Description of the task -
In the material below, find the line containing "busy_d_r <= busy_flag_r;" and the line containing "assign func_irq = func_irq_r;", then reproduce exactly both of them and every line between, and nothing else.

Information supplied -
•••••

===== src/design/dcc_defines.svh =====
// register offsets, field positions, reset values and timing counts
// assumes inclusion by the dma channel control top module
`ifndef DCC_DEFINES_SVH
`define DCC_DEFINES_SVH

// register byte addresses on the control bus
`define DCC_CTRL_OFS 8'h00
`define DCC_STAT_OFS 8'h04
`define DCC_CTRL_RST 32'h0000_0000

// control register fields
`define DCC_ABORT_BIT 27
`define DCC_PAUSE_BIT 26
`define DCC_GO_BIT 25
`define DCC_MODE_BIT 23
`define DCC_VFLUSH_BIT 17
`define DCC_PFLUSH_BIT 16
`define DCC_VME_BLOCK_SIZE_LSB 12
`define DCC_VME_BACKOFF_TIMER_LSB 8
`define DCC_PCIX_BLOCK_SIZE_LSB 4
`define DCC_PCIX_BACKOFF_TIMER_LSB 0

// status register fields
`define DCC_ST_ERR_BIT 28
`define DCC_ST_ABORT_BIT 27
`define DCC_ST_PAUSE_BIT 26
`define DCC_ST_DONE_BIT 25
`define DCC_ST_BUSY_BIT 24
`define DCC_ST_ESRC_BIT 20

// bus answers
`define DCC_RESP_OKAY 2'h0
`define DCC_RESP_SLVERR 2'h2

// block size of code zero, in bytes
`define DCC_BLK_MIN_BYTES 13'h0020

// back-off unit is one microsecond at a 10 ns clock
`define DCC_CLK_PERIOD_NS 10
`define DCC_BOFF_UNIT_NS 1000
`define DCC_BOFF_UNIT_CYC ((`DCC_BOFF_UNIT_NS + `DCC_CLK_PERIOD_NS - 1) / `DCC_CLK_PERIOD_NS)

`endif


===== src/design/dcc_pkg.sv =====
// types shared by the dma channel control block
// needs no defines header; its numbers are written in place
package dcc_pkg;

  // channel sequencer states
  typedef enum logic [1:0] {
    DCC_ST_IDLE = 2'b00,
    DCC_ST_RUN = 2'b01,
    DCC_ST_PAUSED = 2'b10
  } dcc_state_e;

  // stored writable control fields
  typedef struct packed {
    logic mode_direct;
    logic vme_flush_on_aborted_read;
    logic pcix_flush_on_aborted_read;
    logic [2:0] vme_block_size;
    logic [2:0] vme_backoff_timer;
    logic [2:0] pcix_block_size;
    logic [2:0] pcix_backoff_timer;
  } dcc_ctrl_s;

  // one-cycle commands to the bus masters, descriptor fetcher and fifo
  typedef struct packed {
    logic start;
    logic direct;
    logic fetch_desc;
    logic stop_masters;
    logic fifo_invalidate;
    logic fifo_forward;
  } dcc_eng_cmd_s;

  // events reported back by the datapath
  typedef struct packed {
    logic xfer_done;
    logic list_last;
    logic vme_exc;
    logic pcix_exc;
    logic blk_done;
    logic blk_src_vme;
  } dcc_eng_sts_s;

endpackage


===== src/design/dcc_top.sv =====
// dma channel control: axi4-lite control/status registers and channel sequencer
// assumes one clock, synchronous reset, datapath events synchronous to ref_clk
//
// What this block does
// - writing abort ends the running transaction
// - aborted transactions return to idle and can never be resumed
// - abort stops both bus masters and invalidates the fifo
// - abort clears busy and sets done and error
// - abort, pause and go act on a one and read back zero
// - pause only in linked-list mode, taking effect after current transfer
// - pause flag set when the channel actually reaches paused
// - go while paused resumes linked-list processing
// - abort wins over a pending or simultaneous pause
// - writing go starts a transaction
// - mode bit set means direct, cleared means linked-list
// - direct mode performs exactly one transfer
// - linked-list mode fetches descriptors, first from next-link address
// - vme exception forwards fifo data if vme flush set, else discards
// - pci/x exception forwards fifo data if pci/x flush set, else discards
// - vme source uses vme block size, 32 to 4096 bytes doubling
// - pci/x source uses pci/x block size, 32 to 4096 bytes doubling
// - vme back-off: zero, then one microsecond doubling to 64
// - no next vme block request until vme back-off expires
// - no next pci/x block request until pci/x back-off expires
// - go sets busy and clears completion flags; one flag on finish, done and error on abort
// - functional interrupt pulse on every busy falling edge
`include "dcc_defines.svh"
`timescale 1ns/1ps
`default_nettype none

module dcc_top #(
  parameter int ADDR_W = 8,
  parameter int US_CYCLES = `DCC_BOFF_UNIT_CYC
) (
  input wire logic ref_clk,
  input wire logic sys_rst,
  input wire logic [ADDR_W-1:0] s_axi_awaddr,
  input wire logic s_axi_awvalid,
  output logic s_axi_awready,
  input wire logic [31:0] s_axi_wdata,
  input wire logic [3:0] s_axi_wstrb,
  input wire logic s_axi_wvalid,
  output logic s_axi_wready,
  output logic [1:0] s_axi_bresp,
  output logic s_axi_bvalid,
  input wire logic s_axi_bready,
  input wire logic [ADDR_W-1:0] s_axi_araddr,
  input wire logic s_axi_arvalid,
  output logic s_axi_arready,
  output logic [31:0] s_axi_rdata,
  output logic [1:0] s_axi_rresp,
  output logic s_axi_rvalid,
  input wire logic s_axi_rready,
  input wire dcc_pkg::dcc_eng_sts_s eng_sts,
  output dcc_pkg::dcc_eng_cmd_s eng_cmd,
  output logic blk_req,
  output logic [12:0] blk_bytes,
  output logic func_irq
);
  import dcc_pkg::*;

  // word indexes of the two registers, as wide as the address above the byte bits
  localparam logic [ADDR_W-3:0] CTRL_IDX = (ADDR_W-2)'(`DCC_CTRL_OFS >> 2);
  localparam logic [ADDR_W-3:0] STAT_IDX = (ADDR_W-2)'(`DCC_STAT_OFS >> 2);

  logic aw_have_r, aw_have_nxt, w_have_r, w_have_nxt;
  logic [ADDR_W-1:0] awaddr_r;
  logic [31:0] wdata_r;
  logic [3:0] wstrb_r;
  logic awready_r, wready_r, bvalid_r, arready_r, rvalid_r;
  logic [1:0] bresp_r, rresp_r;
  logic [31:0] rdata_r, rd_word;
  logic do_write, wr_ctrl, cmd_go, cmd_pause, cmd_abort;
  dcc_ctrl_s ctrl_r;
  dcc_state_e st_r;
  logic busy_flag_r, done_flag_r, pause_flag_r, abort_flag_r, err_flag_r, err_src_r;
  logic direct_r, pause_pend_r, busy_d_r;
  logic err_now, abort_now, flush_sel, pause_now, list_end, next_desc, mode_now;
  dcc_eng_cmd_s eng_cmd_r;
  logic [2:0] boff_code;
  logic [6:0] boff_us_r;
  logic [15:0] tick_r;
  logic boff_wait_r, blk_req_r;
  logic [12:0] blk_bytes_r;
  logic func_irq_r;

  // wait in microseconds for a back-off code: zero, then 1 doubling to 64
  function automatic logic [6:0] boff_us(input logic [2:0] code);
    logic [6:0] v;
    v = 7'h00;
    if (code != 3'h0)
    begin
      v = 7'h01 << (code - 3'h1);
    end
    return v;
  endfunction

  // write channel holding flags, released once the response is taken
  assign aw_have_nxt = (aw_have_r | (s_axi_awvalid & awready_r)) & ~(bvalid_r & s_axi_bready);
  assign w_have_nxt = (w_have_r | (s_axi_wvalid & wready_r)) & ~(bvalid_r & s_axi_bready);
  assign do_write = aw_have_r & w_have_r & ~bvalid_r;
  assign wr_ctrl = do_write & (awaddr_r[ADDR_W-1:2] == CTRL_IDX);

  // commands act only on a written one in the top byte lane
  assign cmd_go = wr_ctrl & wstrb_r[3] & wdata_r[`DCC_GO_BIT];
  assign cmd_pause = wr_ctrl & wstrb_r[3] & wdata_r[`DCC_PAUSE_BIT];
  assign cmd_abort = wr_ctrl & wstrb_r[3] & wdata_r[`DCC_ABORT_BIT];

  // address and data capture, in either order
  always_ff @(posedge ref_clk)
  begin
    if (sys_rst)
    begin
      aw_have_r <= 1'b0;
      w_have_r <= 1'b0;
      awready_r <= 1'b0;
      wready_r <= 1'b0;
      awaddr_r <= '0;
      wdata_r <= 32'h0000_0000;
      wstrb_r <= 4'h0;
    end
    else
    begin
      aw_have_r <= aw_have_nxt;
      w_have_r <= w_have_nxt;
      awready_r <= ~aw_have_nxt;
      wready_r <= ~w_have_nxt;
      if (s_axi_awvalid && awready_r)
      begin
        awaddr_r <= s_axi_awaddr;
      end
      if (s_axi_wvalid && wready_r)
      begin
        wdata_r <= s_axi_wdata;
        wstrb_r <= s_axi_wstrb;
      end
    end
  end

  // write response; status is read-only, unmapped addresses get slverr
  always_ff @(posedge ref_clk)
  begin
    if (sys_rst)
    begin
      bvalid_r <= 1'b0;
      bresp_r <= `DCC_RESP_OKAY;
    end
    else if (do_write)
    begin
      bvalid_r <= 1'b1;
      if (awaddr_r[ADDR_W-1:2] == CTRL_IDX ||
          awaddr_r[ADDR_W-1:2] == STAT_IDX)
      begin
        bresp_r <= `DCC_RESP_OKAY;
      end
      else
      begin
        bresp_r <= `DCC_RESP_SLVERR;
      end
    end
    else if (bvalid_r && s_axi_bready)
    begin
      bvalid_r <= 1'b0;
    end
  end

  // writable fields, byte-lane gated, zero after reset
  always_ff @(posedge ref_clk)
  begin
    if (sys_rst)
    begin
      ctrl_r <= dcc_ctrl_s'(`DCC_CTRL_RST);
    end
    else if (wr_ctrl)
    begin
      if (wstrb_r[0])
      begin
        ctrl_r.pcix_block_size <= wdata_r[`DCC_PCIX_BLOCK_SIZE_LSB +: 3];
        ctrl_r.pcix_backoff_timer <= wdata_r[`DCC_PCIX_BACKOFF_TIMER_LSB +: 3];
      end
      if (wstrb_r[1])
      begin
        ctrl_r.vme_block_size <= wdata_r[`DCC_VME_BLOCK_SIZE_LSB +: 3];
        ctrl_r.vme_backoff_timer <= wdata_r[`DCC_VME_BACKOFF_TIMER_LSB +: 3];
      end
      if (wstrb_r[2])
      begin
        ctrl_r.mode_direct <= wdata_r[`DCC_MODE_BIT];
        ctrl_r.vme_flush_on_aborted_read <= wdata_r[`DCC_VFLUSH_BIT];
        ctrl_r.pcix_flush_on_aborted_read <= wdata_r[`DCC_PFLUSH_BIT];
      end
    end
  end

  // read word assembly; command bits and reserved bits read zero
  always_comb
  begin
    rd_word = 32'h0000_0000;
    if (s_axi_araddr[ADDR_W-1:2] == CTRL_IDX)
    begin
      rd_word[`DCC_MODE_BIT] = ctrl_r.mode_direct;
      rd_word[`DCC_VFLUSH_BIT] = ctrl_r.vme_flush_on_aborted_read;
      rd_word[`DCC_PFLUSH_BIT] = ctrl_r.pcix_flush_on_aborted_read;
      rd_word[`DCC_VME_BLOCK_SIZE_LSB +: 3] = ctrl_r.vme_block_size;
      rd_word[`DCC_VME_BACKOFF_TIMER_LSB +: 3] = ctrl_r.vme_backoff_timer;
      rd_word[`DCC_PCIX_BLOCK_SIZE_LSB +: 3] = ctrl_r.pcix_block_size;
      rd_word[`DCC_PCIX_BACKOFF_TIMER_LSB +: 3] = ctrl_r.pcix_backoff_timer;
    end
    else if (s_axi_araddr[ADDR_W-1:2] == STAT_IDX)
    begin
      rd_word[`DCC_ST_ERR_BIT] = err_flag_r;
      rd_word[`DCC_ST_ABORT_BIT] = abort_flag_r;
      rd_word[`DCC_ST_PAUSE_BIT] = pause_flag_r;
      rd_word[`DCC_ST_DONE_BIT] = done_flag_r;
      rd_word[`DCC_ST_BUSY_BIT] = busy_flag_r;
      rd_word[`DCC_ST_ESRC_BIT] = err_src_r;
    end
  end

  // read channel: one read at a time, answer one cycle after address
  always_ff @(posedge ref_clk)
  begin
    if (sys_rst)
    begin
      arready_r <= 1'b0;
      rvalid_r <= 1'b0;
      rdata_r <= 32'h0000_0000;
      rresp_r <= `DCC_RESP_OKAY;
    end
    else if (s_axi_arvalid && arready_r)
    begin
      arready_r <= 1'b0;
      rvalid_r <= 1'b1;
      rdata_r <= rd_word;
      if (s_axi_araddr[ADDR_W-1:2] == CTRL_IDX ||
          s_axi_araddr[ADDR_W-1:2] == STAT_IDX)
      begin
        rresp_r <= `DCC_RESP_OKAY;
      end
      else
      begin
        rresp_r <= `DCC_RESP_SLVERR;
      end
    end
    else if (!rvalid_r || s_axi_rready)
    begin
      rvalid_r <= 1'b0;
      arready_r <= 1'b1;
    end
  end

  // a mode bit written in the same word as go governs that go
  assign mode_now = (wr_ctrl & wstrb_r[2]) ? wdata_r[`DCC_MODE_BIT] : ctrl_r.mode_direct;

  // event decode; an exception outranks an abort seen in the same cycle
  assign err_now = (st_r == DCC_ST_RUN) & (eng_sts.vme_exc | eng_sts.pcix_exc);
  // abort taken ahead of any pause
  assign abort_now = cmd_abort & (st_r != DCC_ST_IDLE) & ~err_now;
  assign flush_sel = eng_sts.vme_exc ? ctrl_r.vme_flush_on_aborted_read : ctrl_r.pcix_flush_on_aborted_read;
  assign list_end = eng_sts.xfer_done & (direct_r | eng_sts.list_last);
  // pause lands only at a linked-list transfer boundary
  assign pause_now = eng_sts.xfer_done & ~list_end & (pause_pend_r | (cmd_pause & ~direct_r));
  assign next_desc = (st_r == DCC_ST_RUN) & ~err_now & ~abort_now & eng_sts.xfer_done & ~list_end & ~pause_now;

  // channel sequencer and completion flags
  always_ff @(posedge ref_clk)
  begin
    if (sys_rst)
    begin
      st_r <= DCC_ST_IDLE;
      busy_flag_r <= 1'b0;
      done_flag_r <= 1'b0;
      pause_flag_r <= 1'b0;
      abort_flag_r <= 1'b0;
      err_flag_r <= 1'b0;
      err_src_r <= 1'b0;
      direct_r <= 1'b0;
      pause_pend_r <= 1'b0;
    end
    else if (err_now)
    begin
      st_r <= DCC_ST_IDLE;
      busy_flag_r <= 1'b0;
      err_flag_r <= 1'b1;
      err_src_r <= ~eng_sts.vme_exc;
      pause_pend_r <= 1'b0;
    end
    else if (abort_now)
    begin
      // transaction dropped for good, done and error raised
      st_r <= DCC_ST_IDLE;
      busy_flag_r <= 1'b0;
      done_flag_r <= 1'b1;
      err_flag_r <= 1'b1;
      pause_flag_r <= 1'b0;
      pause_pend_r <= 1'b0;
    end
    else
    begin
      case (st_r)
        DCC_ST_IDLE:
        begin
          // start, latch mode, clear completion flags
          if (cmd_go)
          begin
            st_r <= DCC_ST_RUN;
            busy_flag_r <= 1'b1;
            done_flag_r <= 1'b0;
            pause_flag_r <= 1'b0;
            abort_flag_r <= 1'b0;
            err_flag_r <= 1'b0;
            err_src_r <= 1'b0;
            direct_r <= mode_now;
            pause_pend_r <= 1'b0;
          end
        end
        DCC_ST_RUN:
        begin
          // go ignored here; pause held until boundary
          if (list_end)
          begin
            st_r <= DCC_ST_IDLE;
            busy_flag_r <= 1'b0;
            done_flag_r <= 1'b1;
            pause_pend_r <= 1'b0;
          end
          else if (pause_now)
          begin
            st_r <= DCC_ST_PAUSED;
            busy_flag_r <= 1'b0;
            pause_flag_r <= 1'b1;
            pause_pend_r <= 1'b0;
          end
          else if (cmd_pause && !direct_r)
          begin
            pause_pend_r <= 1'b1;
          end
        end
        DCC_ST_PAUSED:
        begin
          if (cmd_go)
          begin
            st_r <= DCC_ST_RUN;
            busy_flag_r <= 1'b1;
            pause_flag_r <= 1'b0;
          end
        end
        default:
        begin
          st_r <= DCC_ST_IDLE;
        end
      endcase
    end
  end

  // one-cycle commands to the datapath
  always_ff @(posedge ref_clk)
  begin
    if (sys_rst)
    begin
      eng_cmd_r <= '0;
    end
    else
    begin
      eng_cmd_r.start <= (st_r == DCC_ST_IDLE) & cmd_go;
      eng_cmd_r.direct <= (st_r == DCC_ST_IDLE) ? mode_now : direct_r;
      // first fetch from next-link address, then one per finished non-final transfer, at once or on resume
      eng_cmd_r.fetch_desc <= ((st_r == DCC_ST_IDLE) & cmd_go & ~mode_now) |
                              ((st_r == DCC_ST_PAUSED) & cmd_go & ~cmd_abort) | next_desc;
      eng_cmd_r.stop_masters <= abort_now;
      // fifo discarded on abort, or on exception without flush
      eng_cmd_r.fifo_invalidate <= abort_now | (err_now & ~flush_sel);
      eng_cmd_r.fifo_forward <= err_now & flush_sel;
    end
  end

  // back-off code and block size of the current source
  assign boff_code = eng_sts.blk_src_vme ? ctrl_r.vme_backoff_timer : ctrl_r.pcix_backoff_timer;
  always_ff @(posedge ref_clk)
  begin
    if (sys_rst)
    begin
      blk_bytes_r <= `DCC_BLK_MIN_BYTES;
    end
    else if (eng_sts.blk_src_vme)
    begin
      blk_bytes_r <= `DCC_BLK_MIN_BYTES << ctrl_r.vme_block_size;
    end
    else
    begin
      blk_bytes_r <= `DCC_BLK_MIN_BYTES << ctrl_r.pcix_block_size;
    end
  end

  // back-off wait between a finished block and the next request
  always_ff @(posedge ref_clk)
  begin
    if (sys_rst || st_r != DCC_ST_RUN || err_now || abort_now)
    begin
      boff_wait_r <= 1'b0;
      boff_us_r <= 7'h00;
      tick_r <= 16'h0000;
      blk_req_r <= 1'b0;
    end
    else if (eng_sts.blk_done)
    begin
      boff_wait_r <= 1'b1;
      boff_us_r <= boff_us(boff_code);
      tick_r <= 16'h0000;
      blk_req_r <= 1'b0;
    end
    else if (boff_wait_r && boff_us_r == 7'h00)
    begin
      boff_wait_r <= 1'b0;
      blk_req_r <= 1'b1;
    end
    else
    begin
      blk_req_r <= 1'b0;
      if (boff_wait_r)
      begin
        if (tick_r == 16'(US_CYCLES - 1))
        begin
          tick_r <= 16'h0000;
          boff_us_r <= boff_us_r - 7'h01;
        end
        else
        begin
          tick_r <= tick_r + 16'h0001;
        end
      end
    end
  end

  always_ff @(posedge ref_clk)
  begin
    if (sys_rst)
    begin
      busy_d_r <= 1'b0;
      func_irq_r <= 1'b0;
    end
    else
    begin
      busy_d_r <= busy_flag_r;
      func_irq_r <= busy_d_r & ~busy_flag_r;
    end
  end

  // output ports, all from flip-flops
  assign s_axi_awready = awready_r;
  assign s_axi_wready = wready_r;
  assign s_axi_bvalid = bvalid_r;
  assign s_axi_bresp = bresp_r;
  assign s_axi_arready = arready_r;
  assign s_axi_rvalid = rvalid_r;
  assign s_axi_rdata = rdata_r;
  assign s_axi_rresp = rresp_r;
  assign eng_cmd = eng_cmd_r;
  assign blk_req = blk_req_r;
  assign blk_bytes = blk_bytes_r;
  assign func_irq = func_irq_r;
endmodule

`default_nettype wire


===== config.mk =====
export PLATFORM = sky130hd
export DESIGN_NAME = dcc_top
export DESIGN_NICKNAME = d
export VERILOG_FILES = /design/src/design/dcc_pkg.sv /design/src/design/dcc_top.sv
export VERILOG_INCLUDE_DIRS = /design/src /design/src/design
export SDC_FILE = /design/constraint.sdc
export NUM_CORES = 1
export LEC_CHECK = 0
export ABC_AREA = 0
export BUFFER_PORTS_ARGS = -buffer_cell sky130_fd_sc_hd__buf_2
export CAP_MARGIN = 20
export CELL_PAD_IN_SITES_DETAIL_PLACEMENT = 0
export CELL_PAD_IN_SITES_GLOBAL_PLACEMENT = 1
export CORE_MARGIN = 5
export CORE_UTILIZATION = 39
export CTS_CLUSTER_DIAMETER = 50
export DETAILED_ROUTE_END_ITERATION = 16
export GPL_TIMING_DRIVEN = 0
export PLACE_DENSITY = 0.84
export REMOVE_ABC_BUFFERS = 1
export SLEW_MARGIN = 20
export SYNTH_ARGS = -nofsm -noshare
export SYNTH_HDL_FRONTEND = slang
export SYNTH_SLANG_ARGS = --single-unit

===== constraint.sdc =====
create_clock -name ref_clk -period 2.9 [get_ports ref_clk]
set_input_delay 0.29 -clock ref_clk [delete_from_list [all_inputs] [get_ports ref_clk]]
set_output_delay 0.29 -clock ref_clk [all_outputs]
set_load 0.02 [all_outputs]

==> results of run 1 <==
## sequential cells by signal, summed over array words and instances (netlist names), 2 cells and up
register	cells
st_r	2
blk_bytes	8
tick_r	16
boff_us_r	7
s_axi_rdata	20
awaddr_r	6
wstrb_r	4
wdata_r	18
eng_cmd	6
ctrl_r	15
## power breakdown
group          internal (mW)  switching (mW)
logic                 0.0601           0.123
registers               1.71          0.0223
clock network           1.18           0.664
total                   2.95           0.809
## final cells by class
class,count,area (um2),area share [%]
sequential,122,2442,40.49
multi-input combinational,416,2332,38.66
clock buffer,25,505.5,8.380
timing repair buffer,92,469.2,7.778
tap,172,215.2,3.568
inverter,14,52.55,0.8712
clock inverter,3,15.01,0.2489
## placed cells by master (no fill, tap or decap), drive strengths merged, types with 3 or more instances in the layout
master / synthesis / final
a31oi: 7 / 7
o31ai: 4 / 4
inv: 14 / 14
nand2b: 10 / 10
a22o: 20 / 20
clkinv: 0 / 3
nor3: 17 / 17
buf: 24 / 92
a21oi: 65 / 65
ha: 4 / 4
conb: 1 / 19
nor3b: 6 / 6
dfxtp: 122 / 122
xor2: 6 / 6
a211oi: 7 / 7
nand2: 90 / 90
nor4: 8 / 8
nand3: 27 / 27
mux2i: 4 / 4
nor2: 47 / 47
nor4b: 3 / 3
nand4: 7 / 7
and3: 3 / 3
o21ai: 14 / 14
clkbuf: 25 / 25
xnor2: 11 / 11
and4: 3 / 3
## logic make-up (layout without fill, tap and decap cells)
family	count (synthesis)	after routing	synth area share, %
AOI/OAI and AO/OA	134	134	16.73
DFF	122	122	48.75
muxes	4	4	0.7992
adders and majority gates	4	4	0.9990
other	1	19	0.07485
buffers and inverters	63	134	6.493
xor gates and xnor gates	17	17	2.972
and+or+nand+nor	238	238	23.18
## synth_stat cells (all sizes together) (2+ instances only)
cell type,n
and2,2
and4,3
xor2,6
a21o,2
nor2,47
xnor2,11
buf,24
nand4,7
a21oi,65
a211oi,7
nor3b,6
o211ai,2
a22o,20
inv,14
or2,2
nand2,90
clkbuf,25
nand3b,2
o21ai,14
dfxtp,122
nand3,27
nand2b,10
o21a,2
o31ai,4
mux2i,4
nor3,17
and3,3
a31oi,7
nand4b,2
or3,2
ha,4
nor4,8
nor4b,3
## metal layers
metal | up-vias | track usage (%) | share of wire [%]
met1 | 1983 | 20.31 | 47
met2 | 99 | 23.85 | 46
met3 | 8 | 6.084 | 6.3
li1 | 2169 | - | -
met5 | - | 0 | 0
met4 | 0 | 5.675 | 0.95
## worst paths after layout
kind / to / slack [ns] / startpoint
max reg2reg: tick_r[6] / 0.13 / boff_us_r[0]
min reg2reg: awaddr_r[2] / 0.45 / awaddr_r[2]
max: tick_r[6] / 0.13 / boff_us_r[0]
min: wdata_r[2] / 0.12 / s_axi_wdata[2]
## worst max-delay path: cells and delay by family (launching register included)
kind	cells	cell delay [ns]
and+or+nand+nor	4	1.51
DFF	1	0.35
AOI/OAI and AO/OA	1	0.53
adders and majority gates	1	0.23
buffers and inverters	1	0.07
## through the flow
stage	instances	power, mW	setup TNS [ns]
2_1_floorplan	552	1.857	0
3_3_place_gp	813	1.937	-6.643
3_5_place_dp	816	1.945	0
4_1_cts	844	3.797	0
5_1_grt	844	3.914	0
6_report	844	3.755	0
## repair_timing
item | in CTS | in global routing
setup endpoints to repair | 0 | 2
endpoints found under the hold margin | 0 | 0
resized for setup | 0 | 1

•••••

Written solution -
      busy_d_r <= busy_flag_r;
      func_irq_r <= busy_d_r & ~busy_flag_r;
    end
  end

  // output ports, all from flip-flops
  assign s_axi_awready = awready_r;
  assign s_axi_wready = wready_r;
  assign s_axi_bvalid = bvalid_r;
  assign s_axi_bresp = bresp_r;
  assign s_axi_arready = arready_r;
  assign s_axi_rvalid = rvalid_r;
  assign s_axi_rdata = rdata_r;
  assign s_axi_rresp = rresp_r;
  assign eng_cmd = eng_cmd_r;
  assign blk_req = blk_req_r;
  assign blk_bytes = blk_bytes_r;
  assign func_irq = func_irq_r;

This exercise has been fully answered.